Create a sketch with a moving ball that bounces off the edges of the canvas. Take care that the ball never appears to overlap the edge of the canvas. Suggestion: give the ball position and velocity variables; flip the sign of the velocity variables when the ball encounters the edge of the canvas.

10. One-Person Pong

Create a sketch that recreates the game of Pong for a single user. Can you add a scoring system?

11. Hitomezashi Sashiko Stitching

Randomly label the columns and rows of a grid with 0s and 1s. For each column, draw a vertical sequence of alternating dashes and gaps, beginning with a dash (for columns labeled 1) or a gap (for columns labeled 0).
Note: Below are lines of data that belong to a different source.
$ cat src/rtl/ysyx_22041461_mul_pkg.sv
// Shared definitions for the iterative multiplier: op codes, FSM states and
// the helper that picks the BUSY cycle count.
// Build option: YSYX_22041461_MUL_RADIX4_EN retires two multiplier bits per
// BUSY cycle instead of one.
package ysyx_22041461_mul_pkg;

  localparam logic [4:0] OP_MULW   = 5'b01100;
  localparam logic [4:0] OP_MULHU  = 5'b01101;
  localparam logic [4:0] OP_MULHSU = 5'b01110;
  localparam logic [4:0] OP_MULH   = 5'b01111;
  localparam logic [4:0] OP_MUL    = 5'b10000;

  // MULW multiplies only the low word of each operand.
  localparam int W_OP_BITS = 32;

`ifdef YSYX_22041461_MUL_RADIX4_EN
  localparam int BITS_PER_STEP = 2;
`else
  localparam int BITS_PER_STEP = 1;
`endif

  typedef enum logic [1:0] {
    IDLE  = 2'd0,
    BUSY  = 2'd1,
    FIXUP = 2'd2,
    DONE  = 2'd3
  } mul_state_e;

  // Number of BUSY cycles needed to consume all multiplier bits.
  function automatic int n_steps(input int xlen, input logic is_w);
    return (is_w ? W_OP_BITS : xlen) / BITS_PER_STEP;
  endfunction

endpackage
[config.mk]
export PLATFORM = sky130hd
export DESIGN_NAME = tl_lamp_sequencer
export DESIGN_NICKNAME = d
export VERILOG_FILES = /design/src/rtl/tl_pkg.sv /design/src/rtl/tl_interval_timer.sv /design/src/rtl/tl_lamp_sequencer.sv
export SDC_FILE = /design/constraint.sdc
export NUM_CORES = 1
export LEC_CHECK = 0
export ABC_AREA = 1
export BUFFER_PORTS_ARGS = -buffer_cell sky130_fd_sc_hd__buf_2
export CAP_MARGIN = 20
export CELL_PAD_IN_SITES_DETAIL_PLACEMENT = 0
export CELL_PAD_IN_SITES_GLOBAL_PLACEMENT = 1
export CORE_AREA = 2 2 59 61
export CTS_CLUSTER_DIAMETER = 200
export DETAILED_ROUTE_END_ITERATION = 8
export DIE_AREA = 0 0 61 63
export HOLD_SLACK_MARGIN = 0.02
export PLACE_DENSITY_LB_ADDON = 0.3
export SYNTH_ARGS = -nofsm -noshare
export SYNTH_HDL_FRONTEND = slang
export SYNTH_HIERARCHICAL = 1
export SYNTH_SLANG_ARGS = --single-unit
export TNS_END_PERCENT = 1
[constraint.sdc]
create_clock -name clk -period 2.7 [get_ports clk]
set_input_delay 0.54 -clock clk [delete_from_list [all_inputs] [get_ports clk]]
set_output_delay 0.54 -clock clk [all_outputs]
set_load 0.01 [all_outputs]
[src/rtl/tl_pkg.sv]
// tl_pkg: shared state encoding, road indices and request decode helpers
package tl_pkg;
  typedef enum logic [1:0] {S_CLEAR, S_GREEN, S_YELLOW, S_FAULT} state_t;
  localparam logic [1:0] MR1 = 2'd0;
  localparam logic [1:0] MR2 = 2'd1;
  localparam logic [1:0] MR3 = 2'd2;
  function automatic logic [1:0] popcount3(input logic [2:0] v);
    return 2'(v[0]) + 2'(v[1]) + 2'(v[2]);
  endfunction
  function automatic logic [1:0] oh3_to_idx(input logic [2:0] v);
    return v[2] ? MR3 : v[1] ? MR2 : MR1;
  endfunction
  function automatic logic [2:0] idx_to_oh3(input logic [1:0] i);
    return 3'b001 << i;
  endfunction
endpackage

[src/rtl/tl_interval_timer.sv]
// tl_interval_timer: tick-enabled up counter that clears on demand and saturates at a terminal count
module tl_interval_timer #(
  parameter int CNT_W = 4
) (
  input  logic             clk,
  input  logic             reset,
  input  logic             clr,
  input  logic             en,
  input  logic [CNT_W-1:0] term,
  output logic             at_term
);
  logic [CNT_W-1:0] cnt_q, cnt_d;
  assign at_term = cnt_q == term;
  // clear wins; otherwise count on enable until the terminal value is reached
  always_comb cnt_d = clr ? '0 : (en && !at_term) ? cnt_q + 1'b1 : cnt_q;
  // counter register
  always_ff @(posedge clk) cnt_q <= reset ? '0 : cnt_d;
endmodule

[src/rtl/tl_lamp_sequencer.sv]
// tl_lamp_sequencer: turns per-road green requests into lamp drive with yellow, all-red and min-green; TL_FAULT_FLASH_EN selects flashing-yellow fault lamps
module tl_lamp_sequencer
  import tl_pkg::*;
#(
  parameter int YELLOW_CYC = 3,
  parameter int ALLRED_CYC = 2,
  parameter int MIN_GREEN  = 4,
  parameter int CNT_W      = 4
) (
  input  logic       clk,
  input  logic       reset,
  input  logic       tick,
  input  logic [2:0] req_g,
  input  logic       fault_clr,
  output logic [2:0] red_mr,
  output logic [2:0] yellow_mr,
  output logic [2:0] green_mr,
  output logic       fault,
  output logic       busy
);
  localparam logic [CNT_W-1:0] Y_T  = CNT_W'(YELLOW_CYC - 1);
  localparam logic [CNT_W-1:0] AR_T = CNT_W'(ALLRED_CYC - 1);
  localparam logic [CNT_W-1:0] MG_T = CNT_W'(MIN_GREEN - 1);
  state_t     state_q, state_d;
  logic [1:0] road_q, road_d;
  logic       met_q, met_d;
  logic [2:0] red_q, red_d, yel_q, yel_d, grn_q, grn_d;
  logic       fault_q, fault_d, busy_q, busy_d;
  logic       t_clr, at_term, done_tick, multi, one_hot;
  logic [CNT_W-1:0] t_term;
`ifdef TL_FAULT_FLASH_EN
  logic [2:0] pre_q, pre_d;
  logic       flash_q, flash_d;
`endif
  assign multi     = popcount3(req_g) > 2'd1;
  assign one_hot   = popcount3(req_g) == 2'd1;
  assign t_term    = state_q == S_GREEN ? MG_T : state_q == S_YELLOW ? Y_T : AR_T;
  assign done_tick = tick && at_term;
  tl_interval_timer #(.CNT_W(CNT_W)) u_timer (
    .clk    (clk),
    .reset  (reset),
    .clr    (t_clr),
    .en     (tick),
    .term   (t_term),
    .at_term(at_term)
  );
  // state, road, met and registered lamp outputs
  always_ff @(posedge clk) begin
    if (reset) begin
      state_q <= S_CLEAR;
      road_q  <= MR1;
      met_q   <= 1'b0;
      red_q   <= 3'b111;
      yel_q   <= 3'b000;
      grn_q   <= 3'b000;
      fault_q <= 1'b0;
      busy_q  <= 1'b0;
`ifdef TL_FAULT_FLASH_EN
      pre_q   <= 3'd0;
      flash_q <= 1'b1;
`endif
    end else begin
      state_q <= state_d;
      road_q  <= road_d;
      met_q   <= met_d;
      red_q   <= red_d;
      yel_q   <= yel_d;
      grn_q   <= grn_d;
      fault_q <= fault_d;
      busy_q  <= busy_d;
`ifdef TL_FAULT_FLASH_EN
      pre_q   <= pre_d;
      flash_q <= flash_d;
`endif
    end
  end
  // next state: conflicts override everything; in CLEAR met remembers that clearance finished
  always_comb begin
    state_d = state_q;
    road_d  = road_q;
    met_d   = met_q;
    t_clr   = 1'b0;
    if (multi) begin
      state_d = S_FAULT;
      met_d   = 1'b0;
      t_clr   = 1'b1;
    end else begin
      case (state_q)
        S_CLEAR: begin
          met_d = met_q || done_tick;
          if (met_d && one_hot) begin
            state_d = S_GREEN;
            road_d  = oh3_to_idx(req_g);
            met_d   = 1'b0;
            t_clr   = 1'b1;
          end
        end
        S_GREEN: begin
          met_d = met_q || done_tick;
          if (met_d && req_g != idx_to_oh3(road_q)) begin
            state_d = S_YELLOW;
            t_clr   = 1'b1;
          end
        end
        S_YELLOW: begin
          if (done_tick) begin
            state_d = S_CLEAR;
            met_d   = 1'b0;
            t_clr   = 1'b1;
          end
        end
        default: begin
          if (fault_clr) begin
            state_d = S_CLEAR;
            met_d   = 1'b0;
            t_clr   = 1'b1;
          end
        end
      endcase
    end
  end
  // lamp decode from the next state; busy only for CLEAR reached through YELLOW
  always_comb begin
    grn_d   = state_d == S_GREEN ? idx_to_oh3(road_d) : 3'b000;
    yel_d   = state_d == S_YELLOW ? idx_to_oh3(road_d) : 3'b000;
    red_d   = ~(grn_d | yel_d);
    fault_d = state_d == S_FAULT;
    busy_d  = state_d == S_YELLOW ||
              (state_d == S_CLEAR && (state_q == S_YELLOW || (state_q == S_CLEAR && busy_q)));
`ifdef TL_FAULT_FLASH_EN
    pre_d   = state_q != S_FAULT ? 3'd0 : tick ? pre_q + 3'd1 : pre_q;
    flash_d = state_q != S_FAULT ? 1'b1 : (tick && pre_q == 3'd7) ? ~flash_q : flash_q;
    red_d   = fault_d ? 3'b000 : red_d;
    yel_d   = fault_d ? {3{flash_d}} : yel_d;
`else
    red_d   = fault_d ? 3'b111 : red_d;
`endif
  end
  assign red_mr    = red_q;
  assign yellow_mr = yel_q;
  assign green_mr  = grn_q;
  assign fault     = fault_q;
  assign busy      = busy_q;
endmodule

==> flow_results.org <==
** Placement
- HPWL after detailed placement :: 1870 um
- Placed instance area :: 1350 um^2
- Routability congestion estimate :: 0.844
- Port buffering added 17 buffers.

** Worst hold path
- Worst hold path startpoint :: met_q$_SDFFE_PP0P_
- Hold Crit Class :: register to register

** Pwr
- In this run switching power makes up 28.7% of total power.
- Proportion of power drawn by flip-flops and latches :: 44.0%
- Clock power frac :: 34.5%
- Cell internal power was estimated by the tool at 517 uW.
- Leakage power :: 0.000710 uW
- IR drop worst, VDD :: 298 uV
- The analysis attributes to net switching a power of 208 uW.
- Part of the total power dissipated in combinational logic :: 21.5%
- For this design the ratio of total power to cell area is 514 nW/um^2.

** Yosys
- Leading cell types by total area after synthesis :: dfxtp_1, nand2_1, inv_1
- nand2_1 is the most common cell in the netlist.
- Mean Syn Cell Area :: 6.77 um^2
- The largest total area in the synthesized netlist belongs to dfxtp_1.
- Of all flip-flops after synthesis, the portion carrying an async set or reset was 0%.
- The share of the Yosys chip area taken by registers is 33.4%.
- Number of distinct library cells after synthesis :: 28
- By count the netlist is led by nand2_1, inv_1, nor2_1.
- Area fraction of the dominant cell type after synthesis :: 33.4%
- Yosys warning count :: 6
- Among all flip-flop cells after synthesis, the most frequent one is dfxtp_1.
- Number of enable-type register cells in the synthesized netlist :: 0
- Cell Area, Synth :: 1200 um^2
- Number of standard cells after synthesis :: 177
- #FFs+latches synth :: 20

** Timing
- Adding up every negative setup slack in the final design gives 0 ns.
- Final setup violating endpoints :: 0
- Hold is met by 0.491 ns.
- Final critical-path required period :: 2.38 ns
- Max-slew violation total from the final report :: 0
- Clock skew on the completed layout was measured at 0.00120 ns.
- Of the available clock period, the critical path in the final layout requires 88.3%.
- Fmax :: 419 MHz
- RSZ-0062 raised after global routing :: false
- The number of endpoints with negative hold slack in the final report was 0.

** Clocking
- TritonCTS built the clock tree.
- Maximum clock insertion buffer count :: 2
- The clock drives 20 sinks.
- Clock latency on the worst-skew pair, taken at its later pin, is 0.31 ns.
- The root buffer cell chosen for the clock tree is clkbuf_4.
- Maximum level of the CTS H-tree :: 1
- Worst-path clk slew :: 0.12 ns
- Cts bufs inserted :: 3

** Critical path
- Together, buffers and inverters on the worst path number 4.
- CP peak stage delay :: 0.38 ns
- The most critical setup path has its startpoint at state_q[0]$_SDFF_PP0_.
- By startpoint and endpoint, the worst setup path is classified as register to register.
- Reg-to-reg startpoint :: state_q[0]$_SDFF_PP0_
- Worst path most repeated cell :: nand2_1
- Largest driver fanout on the critical path :: 4
- Kind of launch point of the worst setup path :: register
- The worst setup path is captured at a register.
- The cell family contributing the most delay on the critical path is simple AND/OR/NAND/NOR gates.
- Traced cell by cell, the critical path runs through inv_1 -> ha_1 -> inv_1 -> nand2_1 -> nand2_1 -> nor2_1 -> nand2_2 -> inv_1 -> nand2_1 -> nand2_2 -> nand2_2 -> nor2_4 -> nand2_2 -> o22ai_2 -> nand2_1 -> clkinv_1 -> nand3_1 -> nand2_1 -> nand2_1.
- Arr. time, crit path :: 2.59 ns
- At the worst endpoint, the required time is 2.91 ns.
- The largest individual stage delay along the critical path comes from the cell dfxtp_2.

** Finish
- Cells with a size suffix above 1 make up 21.4% of the layout.
- After routing the design area is 1410 um^2.
- Counting the fill cells in the layout gives 339.
- The area growth from synthesis to layout is 17.7%.
- In the final design database the tool counted 216 nets.
- Cells fill 43.7% of the core in the end.
- Diodes inserted :: 0

** Drt
- After detailed routing, the number of remaining DRC violations is 0.
- The pre-antenna-repair detailed-routing pass consisted of 4 iterations.
- The routed layout has 1106 vias.
- Number of nets with antenna violations after detailed routing :: 0
- Vias per inst :: 4.48
- Initial detailed-routing violation count :: 43
- Post-Route WL :: 2440 um
- Avg WL per Cell :: 9.87 um

** Global routing
- Wire length of the first global-routing pass :: 4440 um
- Congestion Overflow GR :: 0
- Initial antenna violation count :: 0
- Entering global routing, the biggest net connects 15 pins.
- Global routing used 15.0% of the available tracks across all layers.
- Via count of the first global-routing pass :: 1077

** Floorplanning
- The floorplan step set the die height to 63 um.
- 18 I/O pins were placed.
- Row generation in the floorplan step produced 21 rows.
- After floorplanning, the core was sized to cover 3230 um^2.
- Die outline area :: 3840 um^2
- The floorplan step set the die width to 61 um.
- Initial Util :: 37.1%

** Flow run
- The tool flagged a number of max-cap violations equal to 0.

** Status
- The run finished with clean final reports.
[per-layer routing]
layer / global-route usage, % / part of all wire, % / vias up
li1: - / - / 586
met1: 17.3 / 46 / 503
met2: 25.4 / 50 / 12
met3: 3.93 / 2.3 / 5
met4: 6.25 / 1.4 / 0
met5: 0 / 0 / -
[kinds of logic after synthesis]
kind of cell	Yosys count	synth area share (%)
AOI/OAI and AO/OA	17	10.2
adders and majority gates	7	7.93
buffers and inverters	34	10.6
DFF	20	33.4
other	1	0.313
and+or+nand+nor	98	37.5
[what timing repair did]
item	4_1_cts	5_1_grt
hold buffers	0	0
gates resized for setup	0	2
endpoints found under the setup margin	0	12
buffers inserted	0	1
[layout make-up]
class | count | area, um^2 | share of cell area (%)
Clock inverter | 1 | 30.0 | 2.13
Sequential cell | 20 | 403 | 28.5
Multi-Input combinational cell | 126 | 682 | 48.3
Inverter | 33 | 124 | 8.78
Clock buffer | 3 | 22.5 | 1.60
Timing Repair Buffer | 18 | 92.6 | 6.56
Tap cell | 46 | 57.6 | 4.08
[registers in the layout, summed over array words and instances, names as in the netlist]
name           count
busy               1
green_mr           3
yellow_mr          3
met_q              1
state_q            2
road_q             2
u_timer/cnt_q      4
red_mr             3
fault              1
[stage by stage]
step | total power [uW] | cells | worst slack, ns
2_1_floorplan | 442 | 180 | 0.488
3_3_place_gp | 479 | 242 | 0.220
3_5_place_dp | 479 | 242 | 0.164
4_1_cts | 733 | 246 | 0.145
5_1_grt | 772 | 247 | 0.0297
6_report | 725 | 247 | 0.316
[path summary, 6_finish.rpt]
check	to	slack (ns)	depth (start not counted)
worst max-delay path	red_mr[1]$_SDFF_PP1_	0.32	19
worst min-delay path	met_q$_SDFFE_PP0P_	0.49	2
worst max register to register	red_mr[1]$_SDFF_PP1_	0.32	19
worst min register to register	met_q$_SDFFE_PP0P_	0.49	2
[worst min-delay path, delay by kind of cell, from the launching register on]
family | cells | cell delay (ns)
DFF | 1 | 0.32
AOI/OAI and AO/OA | 1 | 0.07
buffers and inverters | 1 | 0.07
[power groups by stage]
stage	clock network, uW	registers, uW	logic [uW]
3_5_place_dp	0	325	155
4_1_cts	258	318	156
3_3_place_gp	0	325	154
6_report	250	319	156
5_1_grt	270	321	181
2_1_floorplan	0	327	115
[cells in the final DEF (no fill, tap or decap), types with 2 or more instances in the layout]
master and count:
a21oi_1 8, buf_2 17, clkbuf_4 3, conb_1 4, dfxtp_1 18, dfxtp_2 2, ha_1 6, inv_1 28
inv_2 4, nand2_1 47, nand2_2 6, nand3_1 17, nor2_1 21, nor2_4 2
Power figures use the tool's default switching activity.
<file path="config.mk">
export PLATFORM = sky130hd
export DESIGN_NAME = mdu_seq_flat
export DESIGN_NICKNAME = d
export VERILOG_FILES = /design/src/rtl/mdu_seq_if.sv /design/src/rtl/mdu_seq.sv /design/src/flat_wrapper.sv
export SDC_FILE = /design/constraint.sdc
export NUM_CORES = 1
export LEC_CHECK = 0
export ABC_AREA = 1
export ABC_CLOCK_PERIOD_IN_PS = 2800
export BUFFER_PORTS_ARGS = -buffer_cell sky130_fd_sc_hd__buf_4
export CAP_MARGIN = 15
export CELL_PAD_IN_SITES_DETAIL_PLACEMENT = 1
export CELL_PAD_IN_SITES_GLOBAL_PLACEMENT = 1
export CORE_ASPECT_RATIO = 1.5
export CORE_MARGIN = 8
export CORE_UTILIZATION = 38
export CTS_CLUSTER_DIAMETER = 200
export DETAILED_ROUTE_END_ITERATION = 16
export MAX_ROUTING_LAYER = met4
export PLACE_DENSITY_LB_ADDON = 0.1
export SETUP_SLACK_MARGIN = 0.2
export SYNTH_ARGS = -nofsm -noshare
export SYNTH_HDL_FRONTEND = slang
export SYNTH_SLANG_ARGS = --single-unit
</file>
<file path="constraint.sdc">
create_clock -name clk -period 2.8 [get_ports clk]
set_input_delay 0.28 -clock clk [delete_from_list [all_inputs] [get_ports clk]]
set_output_delay 0.28 -clock clk [all_outputs]
set_load 0.005 [all_outputs]
</file>
<file path="src/rtl/mdu_seq_if.sv">
// Bundle of the EX-side request and writeback-side result signals of mdu_seq.
// state_o exposes the sequencer state for observation only.
interface mdu_seq_if;
   logic        start_i;
   logic [2:0]  funct3_i;
   logic [31:0] rs1_data_i;
   logic [31:0] rs2_data_i;
   logic [4:0]  rd_addr_i;
   logic        flush_i;
   logic        stall_o;
   logic        done_o;
   logic [31:0] result_o;
   logic [4:0]  rd_addr_o;
   logic        rd_we_o;
   logic [1:0]  state_o;

   // Handshake: a request is accepted in any cycle where the sequencer is idle,
   // start_i=1 and flush_i=0; stall_o stays high until the done_o pulse, and
   // result_o/rd_addr_o are meaningful only while done_o=1.
   modport master (
      output start_i, funct3_i, rs1_data_i, rs2_data_i, rd_addr_i, flush_i,
      input  stall_o, done_o, result_o, rd_addr_o, rd_we_o, state_o
   );

   modport slave (
      input  start_i, funct3_i, rs1_data_i, rs2_data_i, rd_addr_i, flush_i,
      output stall_o, done_o, result_o, rd_addr_o, rd_we_o, state_o
   );
endinterface

</file>
<file path="src/rtl/mdu_seq.sv">
// Iterative RV32M multiply (radix-2 shift-add) sequencer beside EX.
// Define MDU_DIV_EN to add the restoring divider for funct3 4..7.
module mdu_seq #(
   parameter int XLEN      = 32,
   parameter bit EARLY_OUT = 1'b1
) (
   input logic      clk,
   input logic      rst,
   mdu_seq_if.slave bus
);

   typedef enum logic [1:0] {IDLE = 2'd0, CALC = 2'd1, DONE = 2'd2} state_t;

   state_t               state, state_nxt;
   logic [2:0]           op;
   logic                 neg;
   logic [XLEN-1:0]      opnd;
   logic [2*XLEN-1:0]    acc;
   logic [4:0]           count;
   logic [XLEN-1:0]      result_q;
   logic [4:0]           rd_q;

   logic                 accept, is_div, a_sgn, b_sgn, a_neg, b_neg, neg_nxt, short_cut;
   logic [XLEN-1:0]      a_mag, b_mag, short_res, calc_res;
   logic [XLEN:0]        mul_sum;
   logic [2*XLEN-1:0]    acc_step, prod;
`ifdef MDU_DIV_EN
   logic [XLEN:0]        trial;
   logic [XLEN-1:0]      rem_quo;
`endif

   // Request decode: operand signedness, magnitudes and single-cycle short-cuts.
   always_comb begin
      accept = bus.start_i & ~bus.flush_i;
      is_div = bus.funct3_i[2];
      if (is_div) begin
         a_sgn = ~bus.funct3_i[0];
         b_sgn = ~bus.funct3_i[0];
      end else begin
         a_sgn = (bus.funct3_i != 3'd3);
         b_sgn = ~bus.funct3_i[1];
      end
      a_neg     = a_sgn & bus.rs1_data_i[XLEN-1];
      b_neg     = b_sgn & bus.rs2_data_i[XLEN-1];
      a_mag     = a_neg ? -bus.rs1_data_i : bus.rs1_data_i;
      b_mag     = b_neg ? -bus.rs2_data_i : bus.rs2_data_i;
      neg_nxt   = a_neg ^ b_neg;
      short_cut = !is_div && EARLY_OUT && (bus.rs1_data_i == '0 || bus.rs2_data_i == '0);
      short_res = '0;
`ifdef MDU_DIV_EN
      if (is_div && bus.funct3_i[1])
         neg_nxt = a_neg;
      if (is_div && bus.rs2_data_i == '0) begin
         short_cut = 1'b1;
         short_res = bus.funct3_i[1] ? bus.rs1_data_i : '1;
      end else if (is_div && !bus.funct3_i[0] && bus.rs2_data_i == '1 &&
                   bus.rs1_data_i == {1'b1, {(XLEN-1){1'b0}}}) begin
         short_cut = 1'b1;
         short_res = bus.funct3_i[1] ? '0 : bus.rs1_data_i;
      end
`else
      if (is_div)
         short_cut = 1'b1;
`endif
   end

   // One iteration: acc holds {partial hi, multiplier} or {remainder, dividend/quotient}.
   always_comb begin
      mul_sum  = {1'b0, acc[2*XLEN-1:XLEN]} + (acc[0] ? {1'b0, opnd} : '0);
      acc_step = {mul_sum, acc[XLEN-1:1]};
      prod     = neg ? -acc_step : acc_step;
      calc_res = (op == 3'd0) ? prod[XLEN-1:0] : prod[2*XLEN-1:XLEN];
`ifdef MDU_DIV_EN
      rem_quo  = '0;
      trial    = acc[2*XLEN-1:XLEN-1] - {1'b0, opnd};
      if (op[2]) begin
         acc_step = trial[XLEN] ? {acc[2*XLEN-2:0], 1'b0}
                                : {trial[XLEN-1:0], acc[XLEN-2:0], 1'b1};
         rem_quo  = op[1] ? acc_step[2*XLEN-1:XLEN] : acc_step[XLEN-1:0];
         calc_res = neg ? -rem_quo : rem_quo;
      end
`endif
   end

   always_comb begin
      state_nxt   = state;
      bus.stall_o = 1'b0;
      bus.done_o  = 1'b0;
      case (state)
         IDLE: begin
            bus.stall_o = accept & ~rst;
            if (accept)
               state_nxt = short_cut ? DONE : CALC;
         end
         CALC: begin
            bus.stall_o = ~rst;
            if (bus.flush_i)
               state_nxt = IDLE;
            else if (count == 5'd31)
               state_nxt = DONE;
         end
         DONE: begin
            bus.done_o = ~bus.flush_i;
            state_nxt  = IDLE;
         end
         default: state_nxt = IDLE;
      endcase
   end

   always_ff @(posedge clk) begin
      if (rst) begin
         state    <= IDLE;
         op       <= '0;
         neg      <= 1'b0;
         opnd     <= '0;
         acc      <= '0;
         count    <= '0;
         result_q <= '0;
         rd_q     <= '0;
      end else begin
         state <= state_nxt;
         case (state)
            IDLE: if (accept) begin
               op    <= bus.funct3_i;
               rd_q  <= bus.rd_addr_i;
               neg   <= neg_nxt;
               count <= '0;
               opnd  <= is_div ? b_mag : a_mag;
               acc   <= {{XLEN{1'b0}}, (is_div ? a_mag : b_mag)};
               if (short_cut)
                  result_q <= short_res;
            end
            CALC: begin
               acc   <= acc_step;
               count <= count + 5'd1;
               if (count == 5'd31 && !bus.flush_i)
                  result_q <= calc_res;
            end
            default: ;
         endcase
      end
   end

   assign bus.result_o  = result_q;
   assign bus.rd_addr_o = rd_q;
   assign bus.rd_we_o   = bus.done_o;
   assign bus.state_o   = state;

endmodule

</file>
<file path="src/flat_wrapper.sv">
// flat-port wrapper written by rule: the top's interface ports become plain ports
module mdu_seq_flat 
#(
   parameter int XLEN      = 32,
   parameter bit EARLY_OUT = 1'b1
)
  (clk, rst, bus_start_i, bus_funct3_i, bus_rs1_data_i, bus_rs2_data_i, bus_rd_addr_i, bus_flush_i, bus_stall_o, bus_done_o, bus_result_o, bus_rd_addr_o, bus_rd_we_o, bus_state_o);
  mdu_seq_if bus_i ();
  input logic clk;
  input logic rst;
  input wire logic [$bits(bus_i.start_i)-1:0] bus_start_i;
  input wire logic [$bits(bus_i.funct3_i)-1:0] bus_funct3_i;
  input wire logic [$bits(bus_i.rs1_data_i)-1:0] bus_rs1_data_i;
  input wire logic [$bits(bus_i.rs2_data_i)-1:0] bus_rs2_data_i;
  input wire logic [$bits(bus_i.rd_addr_i)-1:0] bus_rd_addr_i;
  input wire logic [$bits(bus_i.flush_i)-1:0] bus_flush_i;
  output wire logic [$bits(bus_i.stall_o)-1:0] bus_stall_o;
  output wire logic [$bits(bus_i.done_o)-1:0] bus_done_o;
  output wire logic [$bits(bus_i.result_o)-1:0] bus_result_o;
  output wire logic [$bits(bus_i.rd_addr_o)-1:0] bus_rd_addr_o;
  output wire logic [$bits(bus_i.rd_we_o)-1:0] bus_rd_we_o;
  output wire logic [$bits(bus_i.state_o)-1:0] bus_state_o;
  assign bus_i.start_i = bus_start_i;
  assign bus_i.funct3_i = bus_funct3_i;
  assign bus_i.rs1_data_i = bus_rs1_data_i;
  assign bus_i.rs2_data_i = bus_rs2_data_i;
  assign bus_i.rd_addr_i = bus_rd_addr_i;
  assign bus_i.flush_i = bus_flush_i;
  assign bus_stall_o = bus_i.stall_o;
  assign bus_done_o = bus_i.done_o;
  assign bus_result_o = bus_i.result_o;
  assign bus_rd_addr_o = bus_i.rd_addr_o;
  assign bus_rd_we_o = bus_i.rd_we_o;
  assign bus_state_o = bus_i.state_o;
  mdu_seq #(.XLEN(XLEN), .EARLY_OUT(EARLY_OUT)) u_core (.clk(clk), .rst(rst), .bus(bus_i));
endmodule
</file>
Similarly, draw horizontal sequences of dashes and gaps for the rows. Observe the resulting patterns.

12. Imaginary Islands

Use a two-dimensional Perlin noise function to generate a map of imaginary islands. For every pixel: if the value of the noise function is below some threshold value, color the pixel blue (for water); if it is higher than the threshold, color it brown (for land). You will want to use the noise() (with two arguments), noiseDetail(), set(), and updatePixels() functions in p5.js.

13. Drawn Line, Three Ways

Create an interaction that stores the past 100 mouse positions, and displays them as a polyline. Store the mouse data in three different ways: in two 1D arrays (one for X, one for Y); in one 2D array; and in an array of Point2D objects.

14. Calligraphic Polyline

Create a sketch that stores the past 100 mouse positions. Draw a line between each point and the one previous to it. Make the thickness of this line (e.g. strokeWeight(), or some other visual technique) inversely proportional to the distance between each pair of points, so that faster marks make thinner lines.

15. Longest Line Search

Write a program that accumulates an array of straight line segments when the user clicks and drags. Color the longest line red.

16. Eyes Following Cursor

Draw one or more eyes with pupils that follow the cursor. If you can, constrain each pupil to stay within its eyeball.

17. Ripples in a Pond

Create a program in which animated circular “ripples” emanate outward from the cursor each time the mouse button is clicked. Consider the speed at which your ripples expand. Implement your ripples in an object-oriented coding style. See this p5.js example for an array of objects in p5.js.

18. Butt Generator

Write a program that uses arcs or Bézier curves to generate one or more butts.

19. Angle between Three Points

Write a program that computes the interior angle between three points: two randomly placed points, A and B, and the mouse cursor, C. Hint: Use the dot product to compute the angles, and use the cross product to distinguish positive from negative curvature. The atan2() function could also be helpful.

20. Circle from Three Points (Circumcenter)

Construct a random triangle whenever a button is pressed. Generate a circle that passes precisely through all three of its vertices. The center of this circle is called the circumcenter of the triangle. Place a dot there. Note: the circumcenter is not always inside the triangle. See this page for help with the math.